module branch_predictor_bimodal (
	input clk,     
	input rst_n,   
	input logic i_req_valid,
	input logic [26 - 1 : 0] i_req_pc,
	input logic [26 - 1 : 0] i_req_target,
	output mips_core_pkg::BranchOutcome o_req_prediction,
	input logic i_fb_valid,
	input logic [26 - 1 : 0] i_fb_pc,
	input mips_core_pkg::BranchOutcome i_fb_prediction,
	input mips_core_pkg::BranchOutcome i_fb_outcome
);
	logic [1:0] counter[512];
	logic [8:0] index;
	assign index = i_req_pc[8:0];
	task incr;
		begin
			if (counter[index] != 2'b11)
				counter[index] <= counter[index] + 2'b01;
		end
	endtask
	task decr;
		begin
			if (counter[index] != 2'b00)
				counter[index] <= counter[index] - 2'b01;
		end
	endtask
	always_ff @(posedge clk)
	begin
		if(~rst_n)
		begin
			for (int i = 0; i < 512; i++) begin
				counter[i] = 2'b10;	 
			end
		end
		else
		begin
			if (i_fb_valid)
			begin
				case (i_fb_outcome)
					NOT_TAKEN: decr();
					TAKEN:     incr();
				endcase
			end
		end
	end
	always_comb
	begin
		o_req_prediction = counter[index][1] ? TAKEN : NOT_TAKEN;
	end
endmodule
File: flow/config.mk
export PLATFORM = sky130hd
export DESIGN_NAME = branch_predictor_bimodal
export DESIGN_NICKNAME = branch_predictor_bimodal
export VERILOG_FILES = /design/flow/design.v
export SDC_FILE = /design/flow/constraint.sdc
export NUM_CORES = 4
export LEC_CHECK = 1
export CORE_UTILIZATION = 50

__________

# [What the task requires]
Reproduce, exactly and with both ends included, every line from the one that contains "export PLATFORM = sky130hd" to the end of the listing above.

# [Answer area]
export PLATFORM = sky130hd
export DESIGN_NAME = branch_predictor_bimodal
export DESIGN_NICKNAME = branch_predictor_bimodal
export VERILOG_FILES = /design/flow/design.v
export SDC_FILE = /design/flow/constraint.sdc
export NUM_CORES = 4
export LEC_CHECK = 1
export CORE_UTILIZATION = 50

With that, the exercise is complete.